Creating a Cerberus environment is an automated processes and can be completed in as little as 30 minutes.
Due to how Cerberus uses KMS as part of its authentication we strongly recommended running Cerberus in its own account for security reasons. Running Cerberus in its own account prevents services from being able to impersonate each other. In the future, we hope to remove this limitation.
Clone or download the Cerberus Utility Script project and follow the README to create the AMI for the Cerberus Management Service.
Ensure you have a Java 8 JRE with Java Cryptography Extension (JCE) Unlimited Strength Jurisdiction Policy installed and available on your path (Note: a second download is required).
Download the Cerberus Lifecycle CLI
(both the cerberus shell script and jar) to some location like ~/Applications/cerberus
and setup environment variables:
export CERBERUS_HOME=~/Applications/cerberus
export PATH=$PATH:$CERBERUS_HOME
Recommended: Install the AWS CLI. This is not required to stand up a Cerberus environment, but it is required
to delete one. Then configure your AWS credentials via the CLI command: aws configure
.
If you do not wish to install the AWS CLI, see
Working with AWS Credentials
for alternative ways to supply credentials for the Cerberus Lifecycle CLI. We use the default credential provider chain with
an added STSAssumeRoleSessionCredentialsProvider (so that build systems can assume a role).
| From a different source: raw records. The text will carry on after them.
`src/rtl/dot_seq_pkg.sv`:
```
// Shared definitions for the dot-product sequencer.
//   state_t    : 2-bit FSM encoding (IDLE=0, LOAD=1, MAC=2, DONE=3)
//   DEF_N/DEF_W: default vector length and element width
//   acc_width  : accumulator width that cannot overflow for n elements of w bits
//   cnt_width  : element counter width (at least one bit)
package dot_seq_pkg;

  typedef enum logic [1:0] {
    IDLE = 2'd0,
    LOAD = 2'd1,
    MAC  = 2'd2,
    DONE = 2'd3
  } state_t;

  localparam int DEF_N = 3;
  localparam int DEF_W = 8;

  // n products of at most (2^w-1)^2 each sum to less than 2^(2w+clog2(n)).
  function automatic int acc_width(input int n, input int w);
    return 2 * w + $clog2(n);
  endfunction

  function automatic int cnt_width(input int n);
    return (n > 1) ? $clog2(n) : 1;
  endfunction

endpackage

```
`src/rtl/dot_seq_ctrl_if.sv`:
```
// Request/grant/result bundle between two requesters and dot_seq_ctrl.
//   req0/req1        : requests (requester -> controller)
//   a0/b0, a1/b1     : operand vectors, element 0 in the MSB slice
//   gnt0/gnt1        : one-cycle grant pulses (controller -> requester)
//   busy, done       : controller status, done is a one-cycle pulse
//   done_id          : requester whose result is on out
//   out              : zero-extended unsigned dot product
// Modports: master = requester side, slave = controller side.
interface dot_seq_ctrl_if
  import dot_seq_pkg::*;
#(
  parameter int N = DEF_N,
  parameter int W = DEF_W
);

  logic               req0;
  logic               req1;
  logic [N*W-1:0]     a0;
  logic [N*W-1:0]     b0;
  logic [N*W-1:0]     a1;
  logic [N*W-1:0]     b1;
  logic               gnt0;
  logic               gnt1;
  logic               busy;
  logic               done;
  logic               done_id;
  logic [2*N*W-1:0]   out;

  modport master (
    output req0, req1, a0, b0, a1, b1,
    input  gnt0, gnt1, busy, done, done_id, out
  );

  modport slave (
    input  req0, req1, a0, b0, a1, b1,
    output gnt0, gnt1, busy, done, done_id, out
  );

endinterface

```
`src/rtl/mac_unit.sv`:
```
// Multiply-accumulate datapath: acc <= acc + a*b when en is high.
//   clk, rst : clock and synchronous active-low reset
//   a, b     : unsigned W-bit elements
//   clr      : clears the accumulator (takes priority over en)
//   en       : adds a*b this cycle
//   acc      : AW-bit accumulator
module mac_unit
  import dot_seq_pkg::*;
#(
  parameter int W  = DEF_W,
  parameter int AW = 2 * DEF_W + 2
) (
  input  logic          clk,
  input  logic          rst,
  input  logic [W-1:0]  a,
  input  logic [W-1:0]  b,
  input  logic          clr,
  input  logic          en,
  output logic [AW-1:0] acc
);

  logic [2*W-1:0] prod_next;
  logic [AW-1:0]  acc_reg;
  logic [AW-1:0]  acc_next;

  always_comb begin
    prod_next = (2*W)'(a) * (2*W)'(b);
    acc_next  = acc_reg + AW'(prod_next);
  end

  always_ff @(posedge clk) begin
    if (!rst) begin
      acc_reg <= '0;
    end else if (clr) begin
      acc_reg <= '0;
    end else if (en) begin
      acc_reg <= acc_next;
    end
  end

  assign acc = acc_reg;

endmodule

```
`src/rtl/dot_seq_ctrl.sv`:
```
// Two-requester round-robin dot-product sequencer.
//   clk : clock, all state on the rising edge
//   rst : synchronous active-low reset
//   bus : dot_seq_ctrl_if slave modport (requests, operands, grants, result)
// Flow: IDLE -> LOAD (grant + operand capture) -> MAC (N cycles) -> DONE.
// Interface parameters must match N and W of this module.
module dot_seq_ctrl
  import dot_seq_pkg::*;
#(
  parameter int N = DEF_N,
  parameter int W = DEF_W
) (
  input  logic           clk,
  input  logic           rst,
  dot_seq_ctrl_if.slave  bus
);

  localparam int AW = acc_width(N, W);
  localparam int CW = cnt_width(N);
  localparam int OW = 2 * N * W;

  state_t          state_reg;
  state_t          state_next;

  logic            sel_reg;          // winner chosen on the IDLE->LOAD edge
  logic            win_next;
  logic            last_served_reg;
  logic            done_id_reg;
  logic [CW-1:0]   cnt_reg;
  logic [N*W-1:0]  a_reg;
  logic [N*W-1:0]  b_reg;
  logic [OW-1:0]   out_reg;

  logic [W-1:0]    a_elem [N];
  logic [W-1:0]    b_elem [N];
  logic [W-1:0]    a_cur;
  logic [W-1:0]    b_cur;
  logic            mac_clr;
  logic            mac_en;
  logic [AW-1:0]   acc;

  // Element i lives in the slice counted from the MSB end.
  for (genvar gi = 0; gi < N; gi++) begin : g_unpack
    assign a_elem[gi] = a_reg[(N-1-gi)*W +: W];
    assign b_elem[gi] = b_reg[(N-1-gi)*W +: W];
  end

  // Sole requester wins; on a tie the one not served last time wins.
  always_comb begin
    win_next = bus.req1;
    if (bus.req0 && bus.req1) begin
      win_next = ~last_served_reg;
    end
  end

  // FSM: state register
  always_ff @(posedge clk) begin
    if (!rst) begin
      state_reg <= IDLE;
    end else begin
      state_reg <= state_next;
    end
  end

  // FSM: next state
  always_comb begin
    state_next = state_reg;
    case (state_reg)
      IDLE:    if (bus.req0 || bus.req1) state_next = LOAD;
      LOAD:    state_next = MAC;
      MAC:     if (cnt_reg == CW'(N - 1)) state_next = DONE;
      DONE:    state_next = IDLE;
      default: state_next = IDLE;
    endcase
  end

  // FSM: outputs
  always_comb begin
    bus.gnt0 = 1'b0;
    bus.gnt1 = 1'b0;
    bus.done = 1'b0;
    mac_clr  = 1'b0;
    mac_en   = 1'b0;
    // The result is shown straight from the accumulator during DONE and is
    // held in out_reg afterwards, so out only moves on a DONE.
    bus.out  = out_reg;
    case (state_reg)
      LOAD: begin
        bus.gnt0 = ~sel_reg;
        bus.gnt1 = sel_reg;
        mac_clr  = 1'b1;
      end
      MAC: begin
        mac_en = 1'b1;
      end
      DONE: begin
        bus.done = 1'b1;
        bus.out  = OW'(acc);
      end
      default: ;
    endcase
    bus.busy    = (state_reg != IDLE);
    bus.done_id = done_id_reg;
  end

  // Control/datapath registers
  always_ff @(posedge clk) begin
    if (!rst) begin
      sel_reg         <= 1'b0;
      last_served_reg <= 1'b1;
      done_id_reg     <= 1'b0;
      cnt_reg         <= '0;
      a_reg           <= '0;
      b_reg           <= '0;
      out_reg         <= '0;
    end else begin
      case (state_reg)
        IDLE: begin
          if (bus.req0 || bus.req1) begin
            sel_reg <= win_next;
          end
        end
        LOAD: begin
          a_reg           <= sel_reg ? bus.a1 : bus.a0;
          b_reg           <= sel_reg ? bus.b1 : bus.b0;
          last_served_reg <= sel_reg;
          done_id_reg     <= sel_reg;
          cnt_reg         <= '0;
        end
        MAC: begin
          cnt_reg <= cnt_reg + CW'(1);
        end
        DONE: begin
          out_reg <= OW'(acc);
        end
        default: ;
      endcase
    end
  end

  always_comb begin
    a_cur = a_elem[cnt_reg];
    b_cur = b_elem[cnt_reg];
  end

  mac_unit #(
    .W  (W),
    .AW (AW)
  ) u_mac (
    .clk (clk),
    .rst (rst),
    .a   (a_cur),
    .b   (b_cur),
    .clr (mac_clr),
    .en  (mac_en),
    .acc (acc)
  );

endmodule

```
`src/flat_wrapper.sv`:
```
// flat-port wrapper written by rule: the top's interface ports become plain ports
module dot_seq_ctrl_flat import dot_seq_pkg::*;
#(
  parameter int N = DEF_N,
  parameter int W = DEF_W
)
  (clk, rst, bus_req0, bus_req1, bus_a0, bus_b0, bus_a1, bus_b1, bus_gnt0, bus_gnt1, bus_busy, bus_done, bus_done_id, bus_out);
  dot_seq_ctrl_if #(.N(N), .W(W)) bus_i ();
  input  logic clk;
  input  logic rst;
  input wire logic [$bits(bus_i.req0)-1:0] bus_req0;
  input wire logic [$bits(bus_i.req1)-1:0] bus_req1;
  input wire logic [$bits(bus_i.a0)-1:0] bus_a0;
  input wire logic [$bits(bus_i.b0)-1:0] bus_b0;
  input wire logic [$bits(bus_i.a1)-1:0] bus_a1;
  input wire logic [$bits(bus_i.b1)-1:0] bus_b1;
  output wire logic [$bits(bus_i.gnt0)-1:0] bus_gnt0;
  output wire logic [$bits(bus_i.gnt1)-1:0] bus_gnt1;
  output wire logic [$bits(bus_i.busy)-1:0] bus_busy;
  output wire logic [$bits(bus_i.done)-1:0] bus_done;
  output wire logic [$bits(bus_i.done_id)-1:0] bus_done_id;
  output wire logic [$bits(bus_i.out)-1:0] bus_out;
  assign bus_i.req0 = bus_req0;
  assign bus_i.req1 = bus_req1;
  assign bus_i.a0 = bus_a0;
  assign bus_i.b0 = bus_b0;
  assign bus_i.a1 = bus_a1;
  assign bus_i.b1 = bus_b1;
  assign bus_gnt0 = bus_i.gnt0;
  assign bus_gnt1 = bus_i.gnt1;
  assign bus_busy = bus_i.busy;
  assign bus_done = bus_i.done;
  assign bus_done_id = bus_i.done_id;
  assign bus_out = bus_i.out;
  dot_seq_ctrl #(.N(N), .W(W)) u_core (.clk(clk), .rst(rst), .bus(bus_i));
endmodule
```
You can allow cerberus to
assume a role by setting environment variables CERBERUS_ASSUME_ROLE_ARN
and CERBERUS_ASSUME_ROLE_EXTERNAL_ID
.
Go to the EC2 panel and navigate to Key Pairs and generate a new key pair(s) to use for the Cerberus environment.
Copy and modify the example-standup.yaml and pass it as a parameter to the create environment command.
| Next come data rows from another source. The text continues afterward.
[config.mk]
export PLATFORM = sky130hd
export DESIGN_NAME = nand_share_arbiter
export DESIGN_NICKNAME = d
export VERILOG_FILES = /design/src/rtl/nand_share_arbiter.sv
export SDC_FILE = /design/constraint.sdc
export NUM_CORES = 1
export LEC_CHECK = 0
export ABC_AREA = 1
export BUFFER_PORTS_ARGS = -buffer_cell sky130_fd_sc_hd__buf_4
export CAP_MARGIN = 20
export CORE_ASPECT_RATIO = 0.7
export CORE_MARGIN = 2
export CORE_UTILIZATION = 46
export CTS_CLUSTER_DIAMETER = 200
export DETAILED_ROUTE_END_ITERATION = 10
export GPL_ROUTABILITY_DRIVEN = 0
export PLACE_DENSITY = 0.89
export SLEW_MARGIN = 30
export SYNTH_ARGS = -nofsm -noshare
export SYNTH_HDL_FRONTEND = slang
export SYNTH_SLANG_ARGS = --single-unit
[constraint.sdc]
create_clock -name clk -period 1.8 [get_ports clk]
set_input_delay 0 -clock clk [delete_from_list [all_inputs] [get_ports clk]]
set_output_delay 0 -clock clk [all_outputs]
set_load 0.02 [all_outputs]
[src/rtl/nand_share_arbiter.sv]
// -----------------------------------------------------------------------------
// nand_share_arbiter
//
// Shares one NAND datapath between four requesters. A round-robin arbiter
// picks a winner in IDLE, captures that requester's operands, computes
// ~(A & B) in EXEC and pulses ack in DONE before going back to IDLE. Each
// operation takes three cycles. The next operation can start one cycle later
// at the earliest.
//
// Parameters
//   WIDTH     operand and result width (default 8)
//
// Ports
//   clk       rising-edge clock
//   rst_n     asynchronous active-low reset
//   req[3:0]  request, one bit per requester
//   a, b      packed operands; requester i owns bits [i*WIDTH +: WIDTH]
//   gnt[3:0]  one-hot grant, held through EXEC and DONE
//   ack[3:0]  one-hot completion pulse, high in DONE only
//   result    registered NAND result; updates only on the EXEC->DONE edge
//   busy      high whenever the FSM is not in IDLE
//   op_count  completed-operation counter, wraps 255 -> 0
// -----------------------------------------------------------------------------
module nand_share_arbiter #(
    parameter int WIDTH = 8
) (
    input  logic                 clk,
    input  logic                 rst_n,
    input  logic [3:0]           req,
    input  logic [4*WIDTH-1:0]   a,
    input  logic [4*WIDTH-1:0]   b,
    output logic [3:0]           gnt,
    output logic [3:0]           ack,
    output logic [WIDTH-1:0]     result,
    output logic                 busy,
    output logic [7:0]           op_count
);

    typedef enum logic [1:0] {
        IDLE = 2'd0,
        EXEC = 2'd1,
        DONE = 2'd2
    } state_t;

    state_t           state;
    state_t           state_next;
    logic [1:0]       ptr;
    logic [1:0]       winner;
    logic [1:0]       pick;
    logic             pick_valid;
    logic [WIDTH-1:0] a_cap;
    logic [WIDTH-1:0] b_cap;

    // Round-robin search. The search starts at ptr and walks ptr, ptr+1, ...
    // The 2-bit sum wraps modulo 4 by itself.
    always_comb begin
        // NOTE: give every always_comb output a default before any branch.
        // Then no path leaves it unassigned, and no latch is inferred.
        pick       = ptr;
        pick_valid = 1'b0;
        for (int i = 0; i < 4; i++) begin
            if (!pick_valid && req[ptr + 2'(i)]) begin
                pick       = ptr + 2'(i);
                pick_valid = 1'b1;
            end
        end
    end

    always_comb begin
        state_next = state;
        case (state)
            IDLE:    if (pick_valid) state_next = EXEC;
            EXEC:    state_next = DONE;
            DONE:    state_next = IDLE;
            default: state_next = IDLE;
        endcase
    end

    always_ff @(posedge clk or negedge rst_n) begin
        // NOTE: use non-blocking assignments for every register. Each edge
        // then reads the old values, whatever order the statements are in.
        if (!rst_n) state <= IDLE;
        else        state <= state_next;
    end

    always_ff @(posedge clk or negedge rst_n) begin
        if (!rst_n) begin
            ptr      <= 2'd0;
            winner   <= 2'd0;
            gnt      <= 4'b0000;
            ack      <= 4'b0000;
            result   <= '0;
            op_count <= 8'd0;
        end else begin
            case (state)
                IDLE: begin
                    if (pick_valid) begin
                        winner <= pick;
                        gnt    <= 4'b0001 << pick;
                    end
                end
                EXEC: begin
                    result <= ~(a_cap & b_cap);
                    ack    <= gnt;
                end
                DONE: begin
                    gnt      <= 4'b0000;
                    ack      <= 4'b0000;
                    ptr      <= winner + 2'd1;
                    op_count <= op_count + 8'd1;
                end
                default: ;
            endcase
        end
    end

    // Operand capture happens only on the IDLE->EXEC edge. Later changes on
    // a or b therefore cannot reach the result.
    always_ff @(posedge clk) begin
        // NOTE: these registers have no reset. Each one is written before it
        // is read, so a reset would only add routing to the reset net.
        if (state == IDLE && pick_valid) begin
            a_cap <= a[pick*WIDTH +: WIDTH];
            b_cap <= b[pick*WIDTH +: WIDTH];
        end
    end

    assign busy = (state != IDLE);

endmodule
cerberus -f /path/to/yaml create-environment
Recommended: Name the YAML properties file after the environment name (e.g. dev.yaml, test.yaml, prod.yaml, etc.)
TLS Certificates can be automatically created for you by the CLI, using Let’s Encrypt, or can be manually created using another vendor such as Venafi.
This lambda monitors the ALB logs and uses the AWS WAF to enforce a configurable rate limit.
The following properties are required:
Property | Notes |
---|---|
rate-limit-per-minute | The number of requests per minute an IP can make before its added to the auto blacklist IP Set |
rate-limit-violation-block-period-in-minutes | The number of minutes an IP will be blocked for violating the rate limit |
(Optionally) configure the Lambda to message slack when CIDRs are added or removed from the Auto Block IP set. To do so, add the following properties in your YAML:
Property | Notes |
---|---|
slack-web-hook-url | Your slack webhook url. |
slack-icon | A URL to a custom icon, you can leave this off to use the default icon. |
See the github project for more information.
There is a Manual Whitelist and a Manual Blacklist IP Set that you can add or remove CIDRs to in the WAF section of the AWS console.
The healthcheck lambda can be used to monitor a Cerberus system.